_Prompt_: Retrieve every line of the data holding the word "asynchronous".

_Material for this exercise_:
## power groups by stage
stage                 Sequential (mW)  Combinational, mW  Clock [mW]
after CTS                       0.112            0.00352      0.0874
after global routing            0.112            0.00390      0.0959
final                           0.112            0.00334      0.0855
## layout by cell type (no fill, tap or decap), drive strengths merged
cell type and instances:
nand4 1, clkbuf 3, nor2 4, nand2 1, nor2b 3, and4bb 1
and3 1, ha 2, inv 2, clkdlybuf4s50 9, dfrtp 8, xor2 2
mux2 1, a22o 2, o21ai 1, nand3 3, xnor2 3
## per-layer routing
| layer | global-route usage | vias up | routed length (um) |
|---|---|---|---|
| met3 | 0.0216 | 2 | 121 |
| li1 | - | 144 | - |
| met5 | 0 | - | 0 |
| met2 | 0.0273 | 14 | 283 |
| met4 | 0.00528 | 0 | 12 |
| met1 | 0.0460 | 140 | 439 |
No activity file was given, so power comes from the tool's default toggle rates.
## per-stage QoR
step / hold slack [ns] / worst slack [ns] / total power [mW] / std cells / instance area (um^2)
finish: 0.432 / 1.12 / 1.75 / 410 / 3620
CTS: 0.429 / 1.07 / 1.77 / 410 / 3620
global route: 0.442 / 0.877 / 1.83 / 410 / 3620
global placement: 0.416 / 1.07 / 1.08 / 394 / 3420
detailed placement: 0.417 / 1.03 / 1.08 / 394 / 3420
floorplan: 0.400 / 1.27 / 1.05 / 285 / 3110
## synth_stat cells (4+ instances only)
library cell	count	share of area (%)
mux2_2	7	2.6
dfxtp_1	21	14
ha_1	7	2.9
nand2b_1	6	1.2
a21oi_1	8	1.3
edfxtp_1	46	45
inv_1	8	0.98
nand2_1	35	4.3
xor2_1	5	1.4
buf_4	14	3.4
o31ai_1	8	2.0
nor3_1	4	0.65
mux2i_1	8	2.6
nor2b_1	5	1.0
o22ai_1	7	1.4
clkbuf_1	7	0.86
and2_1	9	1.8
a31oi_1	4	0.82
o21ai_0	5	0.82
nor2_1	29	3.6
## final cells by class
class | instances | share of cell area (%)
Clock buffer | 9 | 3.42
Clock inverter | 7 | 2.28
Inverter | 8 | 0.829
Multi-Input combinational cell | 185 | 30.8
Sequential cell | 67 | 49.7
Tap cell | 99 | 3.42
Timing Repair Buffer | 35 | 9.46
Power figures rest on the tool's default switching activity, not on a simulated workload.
## flow/config.mk

```make
export PLATFORM = sky130hd
export DESIGN_NAME = Viterbi_Decoder
export DESIGN_NICKNAME = Viterbi_Decoder
export VERILOG_FILES = /design/flow/design.v
export SDC_FILE = /design/flow/constraint.sdc
export NUM_CORES = 4
export LEC_CHECK = 1
export CORE_UTILIZATION = 40
export SYNTH_HDL_FRONTEND = slang
```

## flow/constraint.sdc

```tcl
current_design Viterbi_Decoder

set clk_period 14.9
set clk_io_pct 0.2

create_clock -name clk0 -period $clk_period [get_ports {clk}]

set non_clock_inputs [all_inputs -no_clocks]
set_input_delay [expr $clk_period * $clk_io_pct] -clock clk0 $non_clock_inputs
set_output_delay [expr $clk_period * $clk_io_pct] -clock clk0 [all_outputs]
```

## flow/design.v

```verilog
`timescale 1ns / 1ps
module Viterbi_Decoder
(
	input wire clk,
	input wire reset,
	input wire start_decoder,
	input wire signed [7:0] demapped_out,
   output reg [5:0] addr_F,
	output reg [119:0] d_bits    
);
localparam [2:0] Idle_decoder=3'b000 , Addressing_trellis=3'b001 , Hamming_calculation=3'b010,
					  Start_backward=3'b011, Delay=3'b100, Backward_process=3'b101,
					  Done_decoder=3'b110;
reg [7:0] NOB=120; 
		reg [7:0] bits;
		reg [25:0] dina; 
		wire [11:0] douta; 
		wire [23:0]ram0_out0,ram0_out1; 
		wire [31:0] ROM1_OUT; 
		reg [6:0] K,L; 
		reg [6:0] T,N=2;  
		reg [3:0]substate, state1;
		reg [7:0] D_cal0,D_cal1;  
		reg [7:0] rev_dis0,rev_dis1; 
		reg [7:0] ram1[0:63];  
		reg p=0;  
		reg [11:0] r_data;
		reg [15:0] psdata=0;  
		reg [7:0] s_checker;  
		reg [13:0]address1=0;
		reg [7:0] addra; 
		reg [15:0] addr_A,addr_B=0; 
		reg [5:0] addr_C; 
	   reg wea,web;
always @(posedge clk)
	begin  
	if (reset)
	begin
	T<=0;
	addra<=0;
	addr_F<=1;
	addr_B=0;
	K=0;
	state1<=Idle_decoder;
	end
	else 
	begin
	 state1<=Idle_decoder;
case(state1)
Idle_decoder: begin
	if(start_decoder)
		begin
		addra<=0;
		addr_F<=1;
		addr_A=1;
		addr_B=0;
		address1=0;
		T<=0;
		N=2;
		wea=1;
		web=0;
		ram1[K]=8'b11111;
		dina=0;
		p=0;
		psdata=0;
		substate<=0;
		state1<=Addressing_trellis;
	   end
	else
		begin
		state1<=Idle_decoder;
		end end
Addressing_trellis:
	begin
   K=0; 
	L=0;
	addra<=addra+1;
	state1<=Hamming_calculation;
	end
Hamming_calculation: begin
	bits=demapped_out;
	r_data=douta; 
	psdata=ram0_out1[15:0]; 
	if(p==0) 
		begin
		psdata={8'd0,psdata[15:8]};
		end
	else
		begin
		addr_B=addr_B+1;
		end
		p=~p; 
	if(psdata[7:0]>ram1[K])  
		begin 
		D_cal0=ram1[K]+ ((bits[N-2])^(r_data[0]))+((bits[N-1])^(r_data[1]));    
		D_cal1=ram1[K]+((bits[N-2])^(r_data[2]))+((bits[N-1])^(r_data[3]));
		end
	else                           
		begin 
		D_cal0=psdata[7:0]+((bits[N-2])^(r_data[0]))+((bits[N-1])^(r_data[1]));    
		D_cal1=psdata[7:0]+((bits[N-2])^(r_data[2]))+((bits[N-1])^(r_data[3]));
		end    
	addr_A=address1;
	dina={(r_data[11:4]),(D_cal1),(D_cal0)}; 
	s_checker=r_data[11:4];
   address1=address1+1;
	if(K>31) 
		begin
		ram1[L]=D_cal0;
		L=L+1;  
		ram1[L]=D_cal1;
		L=L+1;
		end
		else
		begin
		end
   K=K+1;
	case(substate) 
	4'b0000:
		begin
		T<=T+1;
		N=N+2;
		addra<=0;
		addr_B=0;
		address1=address1+63;
		ram1[K]=8'b11111111;
		state1<=Addressing_trellis;
		substate<=4'b0001;
		end
	4'b0001: 
		begin
		if(addra==2)
			begin
			T<=T+1;
			N=N+2;
			addra<=0;
			addr_B=addr_B+63;
			address1=address1+62;
			state1<=Addressing_trellis;
			substate<=4'b0010;
			end
		else
			begin
			addra<=addra+1;
			ram1[K]=8'b11111111;
			state1<=Hamming_calculation;
			end end
	4'b0010: 
		begin
		if(addra==4)
			begin
			T<=T+1;
			N=N+2;
			addra<=0;
			addr_B=addr_B+62;
			address1=address1+60;
			state1<=Addressing_trellis;
			substate<=4'b0011;end
		else
			begin
			addra<=addra+1;
			ram1[K]=8'b11111111;
			state1<=Hamming_calculation;
			end end
	4'b0011: 
		begin
		if(addra==8)
			begin
			T<=T+1;
			N=2;
			addra<=0;
			addr_F<=addr_F+1;	
			address1=address1+56;
			addr_B=addr_B+60;
			state1<=Addressing_trellis;                   
			substate<=4'b0100;
			end
		else
			begin
			addra<=addra+1;   
			ram1[K]=8'b11111111;
			state1<=Hamming_calculation;                        
			end end
	4'b0100: 
		begin
		if(addra==16)
			begin
			T<=T+1;
			N=N+2;
			addra<=0;
			address1=address1+48;
			addr_B=addr_B+56;
			state1<=Addressing_trellis;  
			substate<=4'b0101;end
		else
			begin
			addra<=addra+1;
			ram1[K]=8'b11111111;
			state1<=Hamming_calculation;
			end end
	4'b0101:  
		begin
		if(addra==32)
			begin
			T<=T+1;
			N=N+2;
			addra<=0;
			address1=address1+32;
			addr_B=addr_B+48;
			state1<=Addressing_trellis;
			substate<=4'b0110;
			end
		else
			begin
			addra<=addra+1;
			ram1[K]=8'b11111111;
			state1<=Hamming_calculation;
			end end 
	4'b0110: 
		begin
		if(addra==64) 
			begin
			if(T>(NOB-2))  
				begin
				N=N+2; 
				addr_B=addr_A;
				state1<=Start_backward;
				end
			else
				begin
				T<=T+1; 
				N=N+2; 
				addra<=0;
				addr_B=addr_B+32;
				state1<=Addressing_trellis;
				end	end
		else
			begin
			addra<=addra+1;
			state1<=Hamming_calculation;
			end	end
		endcase
	if(N==10)
		begin 
		N=2;
		addr_F<=addr_F+1;
		end end
Start_backward: 
	begin
	wea=0;
	addr_A=addr_A-63;
	addr_B=addr_A+32;
	addr_C=0;
	state1<=Delay;
	end  
Delay: 
	begin
	state1<=Backward_process;
	end
Backward_process:
	begin
	if (addr_C>31) 
		begin
		rev_dis0=ram0_out0[15:8];
		rev_dis1=ram0_out1[15:8];
		d_bits[T]=1'b1;
		end 
	else
		begin
		d_bits[T]=1'b0;
		rev_dis0=ram0_out0[7:0];
		rev_dis1=ram0_out1[7:0];
		end
	if(rev_dis1<rev_dis0) 
		begin
		addr_C=ram0_out1[23:16];
		addr_A=addr_B-ROM1_OUT[23:16];
		addr_B=addr_B-ROM1_OUT[31:24];
		end
	else 
		begin 
		addr_C=ram0_out0[23:16];
		addr_B=addr_A-ROM1_OUT[15:8];
		addr_A=addr_A-ROM1_OUT[7:0];
		end
	s_checker=addr_C;
	if(T==0)  
		begin
		state1<=Done_decoder;
		end
	else 
		begin
		T<=T-1;
		state1<=Delay;
		end end
Done_decoder:
	begin
	state1<=Done_decoder;
	end
endcase 
end
end
endmodule
```

## flow/run.sh

```bash
#!/bin/bash
# OpenROAD 26Q1-2900-gdf79404cd8, Yosys 0.63+post, stock flow scripts
make -C /OpenROAD-flow-scripts/flow DESIGN_CONFIG=/design/flow/config.mk WORK_HOME=/design/flow/orfs finish
```

==> flow_summary.yaml <==
# physical design summary
job:
  maxCapViolCount: 0
  warnings: 35
yosys:
  syn_inst: 623
  yosys.area.top_type_share_pct: 50.5
  ys_area_sq_um: 7550
  syn-cell-area_sq_um: 7550
  synth_cell_types: 69
  async_flop_share_pct: 0
  top_cell: "edfxtp_1"
  synthTopCellsByCount: "edfxtp_1, a21boi_0, nor2_1, o21a_1, dfxtp_1"
  ff_type: "edfxtp_1"
  topCellsByArea: "edfxtp_1, dfxtp_1, a21boi_0, o21a_1, nor2_1"
  avgSynthCellArea_sq_um: 12.1
  ys_cells: 623
  yosys_warnings: 44
  top_area_cell: "edfxtp_1"
  enable_flop_cells: 127
  yosysSeqAreaShare_pct: 59.5
  numSynthFlops: 161
floorplanning:
  die_h_um: 139
  row_count: 49
  fp_util_pct: 41.4
  core_sq_um: 18200
  die_w_um: 139
  ios: 137
  die_area_sq_um: 19400
sta:
  timing.final.ws_setup_ns: 10.02
  finalCritPeriodShare_pct: 32.8
  timing.final.crit_period_ns: 4.88
  rsz0062_at_grt: "false"
  final_hold_viol_count: 0
  slew_headroom_pct: 39.3
  tightestPinTransition_ns: 0.907
  fin_tns_setup_ns: 0
  setup_viol: 0
  fmax_mhz: 205
  fin_worst_skew_ns: 0.00969
  slew_viol_final: 0
setup_path:
  path_class: "in -> reg"
  reg2reg_from: "addra[0]$_SDFFE_PP0P_"
  max_stage_delay_ns: 0.66
  cp-end-kind: "flip-flop"
  rrSetupSlack_ns: 11.35
  path_cells: "clkdlybuf4s50_1 -> buf_4 -> nor2b_4 -> buf_4"
  cp.arrival_ns: 4.93
  reg2reg_depth: 10
  startpoint_type: "input port"
  cpMostUsedCell: "buf_4"
  critical_path.slowest_cell: "nor2b_4"
  required_ns: 14.95
  path_max_fanout: 48
  worstReg2RegEnd: "addr_F[0]$_SDFFE_PP1P_"
layout:
  layoutNonFillerInstCount: 986
  drive_above_1_share_pct: 7.93
  fin_util_pct: 52.8
  area_growth_pct: 27.4
routing:
  vias: 5433
  first_pass_iters: 4
  antenna_cells: 0
  wl_um: 18300
  dr.first_iter.drc_count: 283
  ant_nets: 0
  wl_per_cell_um: 18.5
  viasPerCell: 5.51
  drc_errors: 0
cts:
  cts-root-buf: "clkbuf_16"
  cts_resized: 0
  insertion_delay_ns: 0.42
  cts_sinks: 161
  cts_setup_buffers: 0
  cts_buffers: 17
  holdBufCountCts: 0
  cts_max_level: 4
  cts_buffer_depth: 2
  path_clk_slew_ns: 0.07
  cts_tree: "built"
grt:
  track_usage_pct: 20.6
  grt_pass1_vias: 5300
  grt_max_degree: 49
  antenna_found_initial: 0
  overflow: 0
  grt_pass1_wl_um: 29500
min_path:
  min_path_type: "reg -> reg"
  holdPathStages: 1
  worstHoldEndpoint: "state1[5]$_DFF_P_"
  hp-start: "state1[1]$_DFF_P_"
status:
  status: "finished, final reports clean"
pwr:
  p_total_uw: 964
  p_leak_nw: 3.12
  powerDensity_nw_per_um2: 100
  ir_worst_vdd_mv: 0.0730
place:
  dp_hpwl_um: 12200
  place_congestion: 0.855
  portBuffers: 128
  place_inst: 954
  dp_slack_ns: 9.61
per-stage QoR:
step	hold WS [ns]	area [sq um]
after floorplan	0.413	7550
after global routing	0.475	9620
after global placement	0.428	9040
after detailed placement	0.443	9040
final	0.454	9620
after CTS	0.453	9620
cell families after synthesis:
kind of cell               after synthesis  synth area share [%]
xor gates and xnor gates                10                  1.16
adders and majority gates               11                  1.92
and+or+nand+nor                        166                  12.6
buffers and inverters                   52                  2.93
AOI/OAI and AO/OA                      216                  20.9
DFF                                    161                  59.5
muxes                                    7                 0.945
layout by cell type (no fill, tap or decap), drive strengths merged, types with 7 or more instances in the layout:
cell,n
edfxtp,127
nand2,24
dfxtp,34
a21boi,88
o21a,36
clkdlybuf4s50,128
a21oi,22
nand3b,8
inv,23
nor3,11
clkbuf,18
nand3,11
nor2,41
ha,10
a31oi,7
nand2b,11
o21ai,25
buf,10
registers in the layout, summed over array words and instances (netlist names):
register	count
N	7
T	7
addr_F	6
addra	8
d_bits	120
state1	6
substate	7
critical path, delay by kind of cell:
family	cells	cell delay (ns)
buffers and inverters	3	1.24
and+or+nand+nor	1	0.66
area by class of cell:
type	instances	area (sq um)
clock buffers	18	429
clock inverters	14	148
fillers	1517	8590
inverters	16	60.1
multi-input cells	410	2840
flip-flops and latches	161	4490
well taps	229	287
repair buffers	138	1360
per-layer routing:
metal,global-route usage (%),up-vias,wire [um]
met5,0,-,0
met4,1.35,0,112
met3,7.26,6,1430
met2,28.7,151,8090
met1,34.5,2659,8620
li1,-,2617,-
power breakdown:
| part | switching (mW) | leakage [nW] | internal (mW) | total, mW |
|---|---|---|---|---|
| Clock | 0.189 | 0.274 | 0.236 | 0.425 |
| Sequential | 0.00517 | 1.24 | 0.482 | 0.487 |
| Combinational | 0.0330 | 1.61 | 0.0187 | 0.0517 |
| Total | 0.227 | 3.12 | 0.737 | 0.964 |
worst max-delay path by stage:
stage,start,end
4_1_cts,reset,d_bits[37]$_DFFE_PP_
6_report,reset,d_bits[37]$_DFFE_PP_
5_1_grt,reset,d_bits[7]$_DFFE_PP_
No activity file was given, so power comes from the tool's default toggle rates.
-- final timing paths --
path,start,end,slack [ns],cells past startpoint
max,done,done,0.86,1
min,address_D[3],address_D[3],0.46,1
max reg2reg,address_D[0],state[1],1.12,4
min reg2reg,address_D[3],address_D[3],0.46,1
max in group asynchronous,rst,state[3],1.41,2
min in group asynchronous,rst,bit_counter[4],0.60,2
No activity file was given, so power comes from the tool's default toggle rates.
## flow/design.v

```verilog
`timescale 1ns / 1ps
module gp1(input wire a, b,
           output wire g, p);
   assign g = a & b;
   assign p = a | b;
endmodule
module gp4(input wire [3:0] gin, pin,
           input wire cin,
           output wire gout, pout,
           output wire [2:0] cout);
   assign pout = pin[3] & pin[2] & pin[1] & pin[0];
   assign gout = gin[3] | (pin[3] & gin[2]) | (& pin[3:2] & gin[1]) | (& pin[3:1] & gin[0]);
   assign cout[0] = gin[0] | (pin[0] & cin);
   assign cout[1] = gin[1] | (pin[1] & gin[0]) | (& pin[1:0] & cin);
   assign cout[2] = gin[2] | (pin[2] & gin[1]) | (& pin[2:1] & gin[0]) | (& pin[2:0] & cin);
endmodule
module gp8(input wire [7:0] gin, pin,
           input wire cin,
           output wire gout, pout,
           output wire [6:0] cout);
   assign pout = (& pin);
   assign gout = gin[7] || (pin[7] & gin[6]) || (& pin[7:6] & gin[5]) || (& pin[7:5] & gin[4]) || (& pin[7:4] & gin[3]) || (& pin[7:3] & gin[2]) || (& pin[7:2] & gin[1]) || (& pin[7:1] & gin[0]);
   assign cout[0] = gin[0] | (pin[0] & cin);
   assign cout[1] = gin[1] | (pin[1] & gin[0]) | (&pin[1:0] & cin);
   assign cout[2] = gin[2] | (pin[2] & gin[1]) | (&pin[2:1] & gin[0]) | (&pin[2:0] & cin);
   assign cout[3] = gin[3] | (pin[3] & gin[2]) | (&pin[3:2] & gin[1]) | (&pin[3:1] & gin[0]) | (&pin[3:0] & cin);
   assign cout[4] = gin[4] | (pin[4] & gin[3]) | (&pin[4:3] & gin[2]) | (&pin[4:2] & gin[1]) | (&pin[4:1] & gin[0]) | (&pin[4:0] & cin);
   assign cout[5] = gin[5] | (pin[5] & gin[4]) | (&pin[5:4] & gin[3]) | (&pin[5:3] & gin[2]) | (&pin[5:2] & gin[1]) | (&pin[5:1] & gin[0]) | (&pin[5:0] & cin);
   assign cout[6] = gin[6] | (pin[6] & gin[5]) | (&pin[6:5] & gin[4]) | (&pin[6:4] & gin[3]) | (&pin[6:3] & gin[2]) | (&pin[6:2] & gin[1]) | (&pin[6:1] & gin[0]) | (&pin[6:0] & cin);
endmodule
module cla
  (input wire [31:0]  a, b,
   input wire         cin,
   output wire [31:0] sum);
   wire [31:0] g, p; 
   wire [31:0] int_carry; 
   wire [3:0] gout, pout; 
   wire [6:0] cout [3:0]; 
   genvar i;
   for (i= 0; i < 32; i= i+1) begin
      gp1 gp1_inst(
         .a(a[i]), 
         .b(b[i]), 
         .g(g[i]), 
         .p(p[i])
      );
   end
   gp8 gp8_inst0(
      .gin(g[7:0]),
      .pin(p[7:0]),
      .cin(cin),
      .gout(gout[0]),
      .pout(pout[0]),
      .cout(cout[0])
   );
   assign int_carry[8] = (gout[0]) | (pout[0] & cin);
   gp8 gp8_inst1(
      .gin(g[15:8]),
      .pin(p[15:8]),
      .cin(int_carry[8]), 
      .gout(gout[1]),
      .pout(pout[1]),
      .cout(cout[1])
   );
   assign int_carry[16] = (gout[1]) | (pout[1] & (gout[0] | (pout[0] & cin)));
   gp8 gp8_inst2(
      .gin(g[23:16]),
      .pin(p[23:16]),
      .cin(int_carry[16]),
      .gout(gout[2]),
      .pout(pout[2]),
      .cout(cout[2])
   );
   assign int_carry[24] = (gout[2]) | (pout[2] & (gout[1] | (pout[1] & (gout[0] | (pout[0] & cin)))));
   gp8 gp8_inst3(
      .gin(g[31:24]),
      .pin(p[31:24]),
      .cin(int_carry[24]),
      .gout(gout[3]),
      .pout(pout[3]),
      .cout(cout[3])
   );
   assign int_carry[0] = cin;
   assign int_carry[7:1] = cout[0];
   assign int_carry[15:9] = cout[1];
   assign int_carry[23:17] = cout[2];
   assign int_carry[31:25] = cout[3];
   assign sum = a ^ b ^ int_carry;
endmodule
```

_Worked solution_:
max in group asynchronous,rst,state[3],1.41,2
min in group asynchronous,rst,bit_counter[4],0.60,2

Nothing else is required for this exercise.